For the past 20 years, Neighborhood Bridges has been empowering young people to become the storytellers of their own lives. This nationally-recognized critical literacy program brings theatre, storytelling, and creative writing into Minnesota public schools throughout five districts, for 27 weeks each year. Every week, hundreds of students use the power of theatre to examine stories through critical literacy-identifying dominant cultural values, challenging biases, and practicing agency to ultimately transform narratives to address social injustices.

"Let hundreds of voices ring!" exclaimed Neighborhood Bridges Co-Founder and University of Minnesota Professor Emeritus, Jack Zipes. "Crossing Bridges is here again with children from 11 schools in the Twin Cities displaying unique talents in plays that they themselves have created. Ever since Peter Brosius and I founded the Neighborhood Bridges program over twenty years ago, hundreds of children have worked year-long with talented teaching artists to develop their skills in writing, drawing, acting, and storytelling. To celebrate their amazing creativity, the children join together with schoolmates from other communities at Children's Theatre Company. What a celebration it is! Let hundreds of voices ring!"

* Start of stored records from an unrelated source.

$ cat src/rtl/rnm_div.sv
// ----------------------------------------------------------------------------
// rnm_div
// Signed by unsigned restoring divider, one quotient bit per cycle,
// quotient truncated toward zero.
// ----------------------------------------------------------------------------
`default_nettype none

module rnm_div #(
	parameter int NUM_W = 41,
	parameter int DEN_W = 11
) (
	input  wire logic                    clk,
	input  wire logic                    arst_n,
	input  wire logic                    start,
	input  wire logic signed [NUM_W-1:0] num,
	input  wire logic        [DEN_W-1:0] den,
	output logic                         done,
	output logic signed      [NUM_W-1:0] quo
);

	localparam int CW = $clog2(NUM_W + 1);

	logic             busy_q;
	logic             done_q;
	logic [CW-1:0]    cnt_q;
	logic [DEN_W:0]   rem_q;
	logic [NUM_W-1:0] quo_q;
	logic [DEN_W-1:0] den_q;
	logic             neg_q;

	logic [DEN_W:0]   rem_sh;
	logic             ge;
	logic [DEN_W:0]   rem_nx;
	logic [NUM_W-1:0] mag;

	always_comb begin
		rem_sh = {rem_q[DEN_W-1:0], quo_q[NUM_W-1]};
		ge     = rem_sh >= {1'b0, den_q};
		rem_nx = ge ? rem_sh - {1'b0, den_q} : rem_sh;
		mag    = num[NUM_W-1] ? NUM_W'(-num) : NUM_W'(num);
	end

	always_ff @(posedge clk or negedge arst_n) begin
		if (!arst_n) begin
			busy_q <= 1'b0;
			done_q <= 1'b0;
			cnt_q  <= '0;
		end else begin
			done_q <= 1'b0;
			if (start) begin
				busy_q <= 1'b1;
				cnt_q  <= CW'(NUM_W);
			end else if (busy_q) begin
				cnt_q <= cnt_q - CW'(1);
				if (cnt_q == CW'(1)) begin
					busy_q <= 1'b0;
					done_q <= 1'b1;
				end
			end
		end
	end

	// dividend bits shift out of the top while quotient bits shift in below
	always_ff @(posedge clk) begin
		if (start) begin
			quo_q <= mag;
			rem_q <= '0;
			den_q <= den;
			neg_q <= num[NUM_W-1];
		end else if (busy_q) begin
			quo_q <= {quo_q[NUM_W-2:0], ge};
			rem_q <= rem_nx;
		end
	end

	assign done = done_q;
	assign quo  = neg_q ? -$signed(quo_q) : $signed(quo_q);

endmodule

`default_nettype wire

$ cat config.mk
export PLATFORM = sky130hd
export DESIGN_NAME = rnm_div
export DESIGN_NICKNAME = d
export VERILOG_FILES = /design/src/rtl/rnm_div.sv
export SDC_FILE = /design/constraint.sdc
export NUM_CORES = 1
export LEC_CHECK = 0
export ABC_CLOCK_PERIOD_IN_PS = 3100
export BUFFER_PORTS_ARGS = -buffer_cell sky130_fd_sc_hd__buf_2
export CORE_MARGIN = 5
export CORE_UTILIZATION = 50
export DETAILED_ROUTE_END_ITERATION = 8
export MAX_ROUTING_LAYER = met4
export PLACE_DENSITY = 0.77
export SLEW_MARGIN = 20
export SYNTH_ARGS = -nofsm -noshare
export SYNTH_HDL_FRONTEND = slang
export SYNTH_SLANG_ARGS = --single-unit
$ cat constraint.sdc
create_clock -name clk -period 3.1 [get_ports clk]
set_clock_uncertainty 0.15 [all_clocks]
set_input_delay 0 -clock clk [delete_from_list [all_inputs] [get_ports clk]]
set_output_delay 0 -clock clk [all_outputs]
set_load 0.01 [all_outputs]
==> results of run 1 <==
[flip-flops by register name, indices dropped and copies added, names as in the netlist]
| register | cells |
|---|---|
| den_q | 11 |
| quo_q | 41 |
| busy_q | 1 |
| cnt_q | 6 |
| rem_q | 11 |
| done | 1 |
| neg_q | 1 |
[layer usage]
layer / vias to the layer above / routed length (µm) / GRT usage, %
met5: - / 0 / -
met4: 0 / 228 / 6.57
met3: 23 / 846 / 4.37
met2: 172 / 6190 / 34.1
met1: 2205 / 5680 / 28.4
li1: 2309 / - / -
[layout by cell type, fill, tap and decap left out, types with 5 or more instances in the layout]
cell / count
dfrtp_1: 8
or3_1: 5
dlygate4sd3_1: 52
a211oi_1: 9
o41ai_1: 11
o21ai_0: 36
xnor2_1: 49
mux2i_1: 7
or4_1: 6
xor2_1: 37
nor2_1: 68
nand3_1: 6
ha_1: 15
nand2_1: 35
o31ai_1: 21
a21oi_1: 44
edfxtp_1: 53
nand2b_1: 11
inv_1: 21
buf_4: 14
nor3_1: 11
buf_2: 95
clkbuf_8: 10
dfxtp_1: 11
[logic make-up (layout without fill, tap and decap cells)]
family                     count (synthesis)  in the layout  synth area share (%)
buffers and inverters                     48            198                  3.85
muxes                                      9              9                  1.89
adders and majority gates                 16             16                  4.07
DFF                                       72             72                  39.4
AOI/OAI and AO/OA                        142            142                  17.9
and+or+nand+nor                          183            183                  18.2
xor gates and xnor gates                  86             86                  14.7
[worst max path at each step]
stage                             start                endpoint  slack, ns  cells past startpoint
floorplan           quo_q[40]$_DFFE_PP_  rem_q[10]$_SDFFE_PP0P_       0.42                     10
global placement    quo_q[13]$_DFFE_PP_                 quo[40]       0.40                      7
detailed placement  quo_q[13]$_DFFE_PP_                 quo[40]       0.32                      7
CTS                 quo_q[23]$_DFFE_PP_                 quo[35]      0.004                      7
global route                     num[3]     quo_q[35]$_DFFE_PP_       0.01                      8
finish                           num[3]     quo_q[35]$_DFFE_PP_       0.16                      8
[where the power goes]
group	switching [mW]	internal (mW)
logic	0.662	0.615
clock network	0.356	0.310
registers	0.153	1.20
[area by class of cell]
type                    count  area (µm²)  share of cell area (%)
clock buffers              11         141                    2.19
clock inverters             5        31.3                   0.484
inverters                  21        78.8                    1.22
multi-input cells         436        2920                    45.3
flip-flops and latches     72        2010                    31.2
well taps                 136         170                    2.63
repair buffers            161        1100                    17.0
[worst max-delay path, stage by stage]
cell,delay [ns]
dlygate4sd3_1,0.54
buf_2,0.15
nor4_2,0.44
nand4_1,0.29
or4_1,0.74
o41ai_1,0.42
xor2_1,0.18
a21oi_1,0.09
[repair_timing]
action,4_1_cts,5_1_grt
setup endpoints to repair,1,11
hold buffers,52,0
resized for setup,1,3
buffers inserted,0,1
pin swaps,0,1
hold endpoints to repair,58,0
[metrics by stage]
step | setup WS (ns) | power (mW) | instances | util (%)
final | 0.163 | 3.30 | 842 | 63.7
after global routing | 0.0101 | 3.51 | 842 | 63.7
after CTS | 0.00393 | 3.29 | 841 | 63.5
after detailed placement | 0.319 | 2.58 | 773 | 56.6
after global placement | 0.397 | 2.55 | 773 | 56.6
after floorplan | 0.415 | 2.18 | 556 | -
==> out/qor.txt, run 1 <==
Worst-Margin Slew: 0.735 ns
Number of max-slew violations in the final report: 0
Yosys warns: 0
Final hold vios: 0
Worst Setup End Kind: flop
Hold Path Origin: start
Hold Path End: cnt_q[4]$_DFFE_PN0P_
Row cnt: 37
CTS buffer count: 9
Min cycle time layout: 2.94 ns
Seq/Total Area, Yosys: 39.4%
FF-to-FF End: rem_q[0]$_SDFFE_PP0P_
Post-DRT Antenna Nets: 0
Area Overhead vs Synth: 26.4%
Syn Inst Count: 556
Cell area after synthesis: 0.00511 mm²
CTS tree: yes
Pin count of the biggest net entering global routing: 66
EDFF count, synth: 53
CP Data Required Time: 3.01 ns
H-tree levels: 3
First-pass GRT wire length: 21900 µm
WL final: 12900 µm
Starting Density: 50.4%
Clk pin slew, worst setup/hold paths: 0.08 ns
Total global routing track utilization: 21.7%
WHS: 0.0510 ns
Die H: 111 µm
VDD IR-drop max: 0.388 mV
CTS root buf: clkbuf_8
Drt first pass iters: 5
Syn nets: 627
Die width: 111 µm
DRC viols: 0
Post-DP HPWL: 8990 µm
Crit path DAT: 2.85 ns
Global route overflow: 0
CP max FO: 7
FF+latch count, synth: 72
Final instance area: 0.00646 mm²
Register-to-register path setup slack: 0.30 ns
Io pins: 97
Port buffer count: 96
Placed cell areas: 0.00573 mm²
Status: complete, no violations
Top cells by area, synth: edfxtp_1 (31%), xnor2_1 (8.4%), xor2_1 (6.3%)
Top cells by count, synth: nor2_1 (68), edfxtp_1 (53), xnor2_1 (49)
Fillers: 816
Hold path depth: 2
Worst hold path class: in -> reg
Worst r2r src: den_q[9]$_DFFE_PP_
Fin crit share: 94.7%
Crit path kind: in -> reg
Max transition margin: 51.0%
Max clock buf depth: 2
Top FF cell, synth: edfxtp_1
Async SR Flop Fraction: 11.1%
Most numerous cell in the Yosys netlist: nor2_1
Final setup viols: 0
CTS Sinks: 72
Setup_tns: 0 ns
Maxcap violations: 0
Synth top area share: 31.2%
Worst-skew pair later-pin latency: 0.34 ns
Avg Inst Size Synth: 9.19 µm²
Area of the core: 0.0101 mm²
Via/cell ratio: 5.59
NumNets Final: 772
Unrepaired setup endpoints after global routing: no
Diode count: 0
Share of layout cells above drive strength 1: 20.5%
Cell taking the most area after synthesis: edfxtp_1
Die Area: 0.0123 mm²
Routed WL per cell: 15.4 µm
R2R depth: 10
Gpl congestion: 0.902
Vias in the first global route: 4712
Startpoint types: primary input
Antenna violations before repair: 0
Fmax achieved: 0.340 GHz
Yosys cell types: 55
DRT iter0 DRCs: 342
Via count: 4709
PD cells: 510 mW/mm²
Pleak: 2.54 nW
Power figures use the tool's default switching activity.
==> run 2: changes to the inputs <==
--- a/config.mk
+++ b/config.mk
@@ -11,7 +11,7 @@
 export CORE_UTILIZATION = 50
 export DETAILED_ROUTE_END_ITERATION = 8
 export MAX_ROUTING_LAYER = met4
-export PLACE_DENSITY = 0.77
+export PLACE_DENSITY = 0.83
 export SLEW_MARGIN = 20
 export SYNTH_ARGS = -nofsm -noshare
 export SYNTH_HDL_FRONTEND = slang
==> run 2 against run 1 <==
Routed wire length is 1.7% higher. Largest cell class unchanged. Critical path depth unchanged. Cell area shrank 0.21%. Critical endpoint is now quo[35].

CTC's Neighborhood Bridges program is the recipient of the Doris Duke Foundation for Islamic Art's Building Bridges grant. This three-year grant is awarded to support educational program efforts to include curriculum centered around the Muslim American experience. Over this three-year period, the program will add 18 stories from the lives of local Somali Muslims to the program's curriculum by working with multiple partners, schools, families and students in the Somali community. Through this new curriculum, the program hopes to give Muslim students the opportunity to see themselves and their community represented in the classroom, as well as provide non-Muslim students with deeper understanding of the Muslim American experience in the U.S., teaching empathy and challenging their assumptions. An example of this new curriculum can be found here.

"These new stories have proved to us how important it is for students to see themselves reflected in the curriculum," stated Neighborhood Bridges Program Director, Maria Asp. "The stories have also given teachers a framework to talk about what is happening in our communities. We know that Islamophobia and 'othering' is on the rise, but our students are the ones who can counter these hateful narratives. The stories and strategies give them a space to be curious about each other, to celebrate the ways that they are different, and to know that they are capable of making change."

The Crossing Bridges Festival runs May 14, 15, 21, and 22, 2019 at 6pm on the UnitedHealth Group Stage. Performances are free and open to the public to attend. The program and festival receive major support from the Doris Duke Foundation for Islamic Art, Ciresi Walburn Foundation for Children, 3M Foundation, and Carlson Family Foundation, with additional support from the Charles H. Clay Family Trust, James B. Linsmayer Foundation, Shakopee Mdewakanton Sioux Community, and Joseph C. and Lillian A. Duke Foundation. Complete information at childrenstheatre.org/NeighborhoodBridges.